— Exercise requirements —
Please repeat only the stretch of records running from the first line through the line that contains "sky130_fd_sc_hd__nor2_2: 67 / 67".

— The input —
<<<<

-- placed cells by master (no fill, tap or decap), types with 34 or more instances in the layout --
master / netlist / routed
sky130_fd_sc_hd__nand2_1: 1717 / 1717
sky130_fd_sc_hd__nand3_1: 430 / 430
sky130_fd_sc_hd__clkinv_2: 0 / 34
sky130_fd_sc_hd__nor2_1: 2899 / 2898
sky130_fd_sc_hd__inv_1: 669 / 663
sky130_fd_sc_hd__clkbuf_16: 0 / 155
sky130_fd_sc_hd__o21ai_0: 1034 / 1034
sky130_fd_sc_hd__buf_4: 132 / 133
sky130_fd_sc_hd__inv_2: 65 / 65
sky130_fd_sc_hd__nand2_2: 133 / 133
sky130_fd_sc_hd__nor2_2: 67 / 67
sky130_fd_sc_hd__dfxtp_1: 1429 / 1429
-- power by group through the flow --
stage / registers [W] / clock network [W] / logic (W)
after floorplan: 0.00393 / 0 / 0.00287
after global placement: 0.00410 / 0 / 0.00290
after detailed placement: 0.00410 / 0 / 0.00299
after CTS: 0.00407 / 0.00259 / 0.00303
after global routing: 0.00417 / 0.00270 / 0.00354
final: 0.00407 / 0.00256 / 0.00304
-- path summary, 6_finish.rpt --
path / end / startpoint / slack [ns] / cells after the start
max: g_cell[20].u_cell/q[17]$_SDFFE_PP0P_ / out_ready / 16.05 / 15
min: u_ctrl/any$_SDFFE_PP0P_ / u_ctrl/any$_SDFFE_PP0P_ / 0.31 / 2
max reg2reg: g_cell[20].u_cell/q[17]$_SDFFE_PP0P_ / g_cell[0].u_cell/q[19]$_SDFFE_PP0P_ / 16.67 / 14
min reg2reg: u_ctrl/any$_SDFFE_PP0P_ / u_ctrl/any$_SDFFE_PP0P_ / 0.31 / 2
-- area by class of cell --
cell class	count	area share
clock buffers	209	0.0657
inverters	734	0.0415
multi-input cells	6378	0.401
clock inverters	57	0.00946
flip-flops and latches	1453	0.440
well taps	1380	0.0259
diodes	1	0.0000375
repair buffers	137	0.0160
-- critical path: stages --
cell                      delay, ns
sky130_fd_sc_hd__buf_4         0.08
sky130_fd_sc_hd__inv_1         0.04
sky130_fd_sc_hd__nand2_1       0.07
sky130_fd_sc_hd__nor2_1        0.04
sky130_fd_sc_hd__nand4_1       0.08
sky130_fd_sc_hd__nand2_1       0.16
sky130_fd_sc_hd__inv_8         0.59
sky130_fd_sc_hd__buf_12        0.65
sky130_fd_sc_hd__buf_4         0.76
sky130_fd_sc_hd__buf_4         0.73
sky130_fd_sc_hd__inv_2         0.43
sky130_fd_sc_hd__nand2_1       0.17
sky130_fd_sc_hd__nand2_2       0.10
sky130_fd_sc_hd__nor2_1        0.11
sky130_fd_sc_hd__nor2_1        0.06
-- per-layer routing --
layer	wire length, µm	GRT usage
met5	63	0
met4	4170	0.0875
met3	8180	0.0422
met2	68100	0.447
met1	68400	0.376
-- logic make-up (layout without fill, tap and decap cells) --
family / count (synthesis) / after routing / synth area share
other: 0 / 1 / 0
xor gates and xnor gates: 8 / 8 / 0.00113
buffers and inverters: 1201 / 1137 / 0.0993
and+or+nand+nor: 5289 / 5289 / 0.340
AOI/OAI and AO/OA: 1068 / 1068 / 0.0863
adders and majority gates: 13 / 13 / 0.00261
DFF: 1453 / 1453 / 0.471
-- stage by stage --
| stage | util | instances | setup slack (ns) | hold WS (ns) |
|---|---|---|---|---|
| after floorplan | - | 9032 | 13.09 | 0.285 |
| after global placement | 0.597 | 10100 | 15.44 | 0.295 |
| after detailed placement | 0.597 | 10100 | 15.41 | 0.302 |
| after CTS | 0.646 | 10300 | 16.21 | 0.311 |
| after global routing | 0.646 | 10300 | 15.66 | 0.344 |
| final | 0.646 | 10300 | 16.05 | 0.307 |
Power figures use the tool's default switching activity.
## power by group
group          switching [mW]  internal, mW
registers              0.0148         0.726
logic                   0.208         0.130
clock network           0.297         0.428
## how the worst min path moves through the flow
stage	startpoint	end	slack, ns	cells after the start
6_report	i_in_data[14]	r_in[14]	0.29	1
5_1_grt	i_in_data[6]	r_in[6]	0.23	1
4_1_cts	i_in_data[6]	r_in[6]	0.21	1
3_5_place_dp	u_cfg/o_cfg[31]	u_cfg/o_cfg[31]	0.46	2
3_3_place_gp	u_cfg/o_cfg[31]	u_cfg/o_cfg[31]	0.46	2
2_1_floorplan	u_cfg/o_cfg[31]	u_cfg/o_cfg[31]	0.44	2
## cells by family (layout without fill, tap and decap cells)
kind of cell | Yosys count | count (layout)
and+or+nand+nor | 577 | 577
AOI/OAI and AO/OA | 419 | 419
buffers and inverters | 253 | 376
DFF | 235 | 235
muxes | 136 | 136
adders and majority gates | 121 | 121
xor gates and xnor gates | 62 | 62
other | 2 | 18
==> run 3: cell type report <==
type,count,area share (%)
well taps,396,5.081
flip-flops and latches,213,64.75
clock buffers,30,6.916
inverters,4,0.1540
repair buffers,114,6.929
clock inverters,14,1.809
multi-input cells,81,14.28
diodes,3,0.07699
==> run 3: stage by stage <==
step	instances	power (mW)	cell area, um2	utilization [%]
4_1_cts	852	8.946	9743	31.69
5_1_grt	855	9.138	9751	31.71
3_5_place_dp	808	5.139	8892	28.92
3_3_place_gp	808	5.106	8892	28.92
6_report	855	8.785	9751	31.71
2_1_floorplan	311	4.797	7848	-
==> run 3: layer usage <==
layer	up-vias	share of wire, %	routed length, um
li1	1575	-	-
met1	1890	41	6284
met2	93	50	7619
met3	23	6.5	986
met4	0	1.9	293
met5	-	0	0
===== src/sv/tfvp_pkg.sv =====
// ----------------------------------------------------------------------------
// tfvp_pkg - shared types and constants for the fan voltage policy core
// Opcodes, queue command format, configuration and constants used by the
// front, queue, back and top level.
// ----------------------------------------------------------------------------
`default_nettype none

package tfvp_pkg;

   // Default table depths
   localparam int CODE_DEPTH_DEF  = 256;
   localparam int CURVE_DEPTH_DEF = 112;

   // Input opcodes (tuser)
   localparam logic [2:0] OP_LOAD_CPU_TEMP  = 3'd0;
   localparam logic [2:0] OP_LOAD_SUP_TEMP  = 3'd1;
   localparam logic [2:0] OP_LOAD_CPU_CURVE = 3'd2;
   localparam logic [2:0] OP_LOAD_SUP_CURVE = 3'd3;
   localparam logic [2:0] OP_CPU_SAMPLE     = 3'd4;
   localparam logic [2:0] OP_SUP_SAMPLE     = 3'd5;
   localparam logic [2:0] OP_ROUND_END      = 3'd6;

   // Configuration register indexes
   localparam logic [1:0] CSR_FLOOR   = 2'd0;
   localparam logic [1:0] CSR_CEILING = 2'd1;
   localparam logic [1:0] CSR_ABSENT  = 2'd2;

   localparam logic [5:0] FLOOR_RST   = 6'd0;
   localparam logic [5:0] CEILING_RST = 6'd63;
   localparam logic [7:0] ABSENT_RST  = 8'd1;

   localparam logic [7:0] SUPPLY_OK_BITS = 8'h38;
   localparam logic [7:0] FANS_ALL_OK    = 8'hFF;

   // Peak / 1000000 as multiply by ceil(2^50 / 1e6), then shift by 50.
   // Exact for every non-negative 31-bit peak.
   localparam int          RECIP_SHIFT = 50;
   localparam int          PROD_W      = 62;
   localparam int          QUOT_W      = 12;
   localparam logic [30:0] RECIP_MULT  = 31'd1125899907;

   localparam logic [QUOT_W-1:0] CPU_OFFSET    = 12'd20;
   localparam logic [QUOT_W-1:0] SUPPLY_OFFSET = 12'd30;

   // Command queue
   localparam int QUEUE_DEPTH = 4;
   localparam int QUEUE_AW    = 2;
   localparam int QUEUE_CW    = 3;

   typedef enum logic [2:0] {
      CMD_LOAD_CPU_TEMP,
      CMD_LOAD_SUP_TEMP,
      CMD_LOAD_CPU_CURVE,
      CMD_LOAD_SUP_CURVE,
      CMD_CPU_SAMPLE,
      CMD_SUP_SAMPLE,
      CMD_ROUND_END
   } cmd_kind_type;

   typedef struct packed {
      cmd_kind_type kind;
      logic [7:0]   addr;           // load index, or clamped sample code
      logic [31:0]  value;          // table entry
      logic         temp_ok;
      logic         supply_fail;    // ok bits not all set
      logic         fans_all_ok;
      logic         status_ok;
      logic [3:0]   fan_fail_count;
   } cmd_type;

   typedef struct packed {
      logic [5:0] floor_v;
      logic [5:0] ceiling_v;
      logic [7:0] absent_mask;
   } cfg_type;

   typedef struct packed {
      logic       fan_count_valid;
      logic [3:0] fan_fail_count;
      logic [1:0] supply_fail_count;
      logic [5:0] supply_fan_voltage;
      logic [5:0] cpu_fan_voltage;
   } result_type;

endpackage

`default_nettype wire


===== src/sv/tfvp_front.sv =====
// ----------------------------------------------------------------------------
// tfvp_front - input beat decode and classification
// Unpacks the request beat, drops beats with no effect and builds a queue
// command with the per-beat status work already done.
// ----------------------------------------------------------------------------
`default_nettype none

module tfvp_front import tfvp_pkg::*; #(
   parameter int CODE_DEPTH  = CODE_DEPTH_DEF,
   parameter int CURVE_DEPTH = CURVE_DEPTH_DEF
) (
   input  wire logic        req_tvalid,
   output logic             req_tready,
   input  wire logic [2:0]  req_tuser,
   input  wire logic [63:0] req_tdata,
   input  wire cfg_type     cfg,
   input  wire logic        q_full,
   output logic             q_push,
   output cmd_type          q_cmd
);

   logic [7:0]  entry_index;
   logic [31:0] entry_value;
   logic [7:0]  raw_code;
   logic [7:0]  status_byte;
   logic        status_ok;
   logic        temp_ok;
   logic [7:0]  code_clamped;
   logic        code_idx_ok;
   logic        curve_idx_ok;
   logic        keep;

   assign entry_index = req_tdata[7:0];
   assign entry_value = req_tdata[39:8];
   assign raw_code    = req_tdata[47:40];
   assign status_byte = req_tdata[55:48];
   assign status_ok   = req_tdata[56];
   assign temp_ok     = req_tdata[57];

   assign req_tready = !q_full;
   assign q_push     = req_tvalid && !q_full && keep;

   assign code_idx_ok  = {1'b0, entry_index} < 9'(CODE_DEPTH);
   assign curve_idx_ok = {1'b0, entry_index} < 9'(CURVE_DEPTH);
   // codes past the table end read the last entry
   assign code_clamped = ({1'b0, raw_code} >= 9'(CODE_DEPTH)) ? 8'(CODE_DEPTH - 1) : raw_code;

   always_comb begin
      q_cmd                = '0;
      q_cmd.kind           = CMD_ROUND_END;
      q_cmd.addr           = entry_index;
      q_cmd.value          = entry_value;
      q_cmd.temp_ok        = temp_ok;
      q_cmd.supply_fail    = (status_byte & SUPPLY_OK_BITS) != SUPPLY_OK_BITS;
      q_cmd.fans_all_ok    = status_ok && (status_byte == FANS_ALL_OK);
      q_cmd.status_ok      = status_ok;
      q_cmd.fan_fail_count = status_ok ? 4'($countones(~status_byte)) : 4'd0;
      keep                 = 1'b0;
      unique case (req_tuser)
         OP_LOAD_CPU_TEMP: begin
            q_cmd.kind = CMD_LOAD_CPU_TEMP;
            keep       = code_idx_ok;
         end
         OP_LOAD_SUP_TEMP: begin
            q_cmd.kind = CMD_LOAD_SUP_TEMP;
            keep       = code_idx_ok;
         end
         OP_LOAD_CPU_CURVE: begin
            q_cmd.kind = CMD_LOAD_CPU_CURVE;
            keep       = curve_idx_ok;
         end
         OP_LOAD_SUP_CURVE: begin
            q_cmd.kind = CMD_LOAD_SUP_CURVE;
            keep       = curve_idx_ok;
         end
         OP_CPU_SAMPLE: begin
            q_cmd.kind = CMD_CPU_SAMPLE;
            q_cmd.addr = code_clamped;
            keep       = 1'b1;
         end
         OP_SUP_SAMPLE: begin
            // unread status means absent
            q_cmd.kind = CMD_SUP_SAMPLE;
            q_cmd.addr = code_clamped;
            keep       = status_ok && ((status_byte & cfg.absent_mask) == 8'd0);
         end
         OP_ROUND_END: begin
            q_cmd.kind = CMD_ROUND_END;
            keep       = 1'b1;
         end
         default: begin
            keep = 1'b0;
         end
      endcase
   end

endmodule

`default_nettype wire
===== src/design/dlf_ctrl.sv =====
// ----------------------------------------------------------------------------
// Dense layer controller
// Holds the configuration registers, sequences the passes and counts neurons.
// ----------------------------------------------------------------------------
module dlf_ctrl (
	input  logic                           clk,
	input  logic                           arst_n,
	input  logic                           start,
	input  logic                           op,
	input  logic                           last,
	output logic                           busy,
	input  logic                           cfg_valid,
	output logic                           cfg_ready,
	input  logic [dlf_pkg::CFG_IDX_W-1:0]  cfg_index,
	input  logic [dlf_pkg::CFG_DATA_W-1:0] cfg_data,
	output dlf_pkg::dlf_cmd_t              cmd,
	input  dlf_pkg::dlf_status_t           status
);
	import dlf_pkg::*;

	`include "assert_macros.svh"

	dlf_state_t           state_q, state_d;
	logic                 mode_q;
	logic [NCNT_W-1:0]    ncnt_q, n_eff;
	logic [ICNT_W-1:0]    icnt_q, m_eff;
	logic [NEU_W-1:0]     i_q;
	logic [IN_W-1:0]      j_q;
	logic [DIV_CNT_W-1:0] div_cnt_q;
	logic                 i_last, j_last, div_done;

	assign n_eff = (ncnt_q == '0) ? NCNT_W'(1) :
		(ncnt_q > NCNT_W'(MAX_NEURONS)) ? NCNT_W'(MAX_NEURONS) : ncnt_q;
	assign m_eff = (icnt_q == '0) ? ICNT_W'(1) :
		(icnt_q > ICNT_W'(MAX_INPUTS)) ? ICNT_W'(MAX_INPUTS) : icnt_q;
	assign i_last    = (i_q == NEU_W'(n_eff - NCNT_W'(1)));
	assign j_last    = (j_q == IN_W'(m_eff - ICNT_W'(1)));
	assign div_done  = (div_cnt_q == DIV_CNT_W'(DIV_W - 1));
	assign busy      = (state_q != ST_IDLE);
	assign cfg_ready = (state_q == ST_IDLE);

	always_ff @(posedge clk or negedge arst_n) begin
		if (!arst_n) begin
			mode_q <= 1'b0;
			ncnt_q <= NCNT_W'(32);
			icnt_q <= ICNT_W'(64);
		end else if (cfg_valid && cfg_ready) begin
			unique case (cfg_index)
				CFG_MODE:    mode_q <= cfg_data[0];
				CFG_NEURONS: ncnt_q <= cfg_data[NCNT_W-1:0];
				CFG_INPUTS:  icnt_q <= cfg_data;
				default: ;
			endcase
		end
	end

	always_comb begin
		state_d = state_q;
		unique case (state_q)
			ST_IDLE: begin
				if (start && op == OP_INPUT && last) state_d = ST_MAC;
			end
			ST_MAC: begin
				if (i_last && j_last) state_d = ST_MAC_DRAIN;
			end
			ST_MAC_DRAIN: begin
				if (!status.pipe_busy) state_d = mode_q ? ST_MAX : ST_OUT_RD;
			end
			ST_MAX: begin
				if (i_last) state_d = ST_MAX_WAIT;
			end
			ST_MAX_WAIT: state_d = ST_EXP;
			ST_EXP: begin
				if (i_last) state_d = ST_EXP_WAIT;
			end
			ST_EXP_WAIT: state_d = ST_OUT_RD;
			ST_OUT_RD:   state_d = ST_OUT_LOAD;
			ST_OUT_LOAD: state_d = mode_q ? ST_OUT_DIV : ST_EMIT;
			ST_OUT_DIV: begin
				if (div_done) state_d = ST_EMIT;
			end
			ST_EMIT: state_d = i_last ? ST_IDLE : ST_OUT_RD;
			default: state_d = ST_IDLE;
		endcase
	end

	always_comb begin
		cmd             = '0;
		cmd.row         = i_q;
		cmd.col         = j_q;
		cmd.softmax     = mode_q;
		cmd.last_neuron = i_last;
		unique case (state_q)
			ST_IDLE: begin
				cmd.w_we = start && (op == OP_WEIGHT);
				cmd.x_we = start && (op == OP_INPUT);
			end
			ST_MAC: begin
				cmd.mac_v     = 1'b1;
				cmd.mac_first = (j_q == '0);
				cmd.mac_last  = j_last;
			end
			ST_MAX: begin
				cmd.max_upd    = 1'b1;
				cmd.pass_first = (i_q == '0);
			end
			ST_EXP: begin
				cmd.exp_acc    = 1'b1;
				cmd.pass_first = (i_q == '0);
			end
			ST_OUT_LOAD: cmd.out_load = 1'b1;
			ST_OUT_DIV:  cmd.div_step = 1'b1;
			ST_EMIT:     cmd.emit     = 1'b1;
			default: ;
		endcase
	end

	always_ff @(posedge clk or negedge arst_n) begin
		if (!arst_n) begin
			state_q   <= ST_IDLE;
			i_q       <= '0;
			j_q       <= '0;
			div_cnt_q <= '0;
		end else begin
			state_q <= state_d;
			unique case (state_q)
				ST_IDLE: begin
					i_q <= '0;
					j_q <= '0;
				end
				ST_MAC: begin
					if (j_last) begin
						j_q <= '0;
						i_q <= i_last ? '0 : i_q + NEU_W'(1);
					end else begin
						j_q <= j_q + IN_W'(1);
					end
				end
				ST_MAX, ST_EXP, ST_EMIT: begin
					i_q <= i_last ? '0 : i_q + NEU_W'(1);
				end
				ST_OUT_LOAD: div_cnt_q <= '0;
				ST_OUT_DIV:  div_cnt_q <= div_cnt_q + DIV_CNT_W'(1);
				default: ;
			endcase
		end
	end

	`ASSERT_NEXT(a_last_emit_idle, cmd.emit && cmd.last_neuron, state_q == ST_IDLE,
		"controller did not return to idle after the last result")
	`ASSERT_IMPL(a_div_bounded, state_q == ST_OUT_DIV, div_cnt_q < DIV_CNT_W'(DIV_W),
		"divider step count overran")
	`ASSERT_IMPL(a_no_write_busy, cmd.w_we || cmd.x_we, state_q == ST_IDLE && start,
		"store write outside an accepted request")

endmodule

>>>>

— Task response —
-- placed cells by master (no fill, tap or decap), types with 34 or more instances in the layout --
master / netlist / routed
sky130_fd_sc_hd__nand2_1: 1717 / 1717
sky130_fd_sc_hd__nand3_1: 430 / 430
sky130_fd_sc_hd__clkinv_2: 0 / 34
sky130_fd_sc_hd__nor2_1: 2899 / 2898
sky130_fd_sc_hd__inv_1: 669 / 663
sky130_fd_sc_hd__clkbuf_16: 0 / 155
sky130_fd_sc_hd__o21ai_0: 1034 / 1034
sky130_fd_sc_hd__buf_4: 132 / 133
sky130_fd_sc_hd__inv_2: 65 / 65
sky130_fd_sc_hd__nand2_2: 133 / 133
sky130_fd_sc_hd__nor2_2: 67 / 67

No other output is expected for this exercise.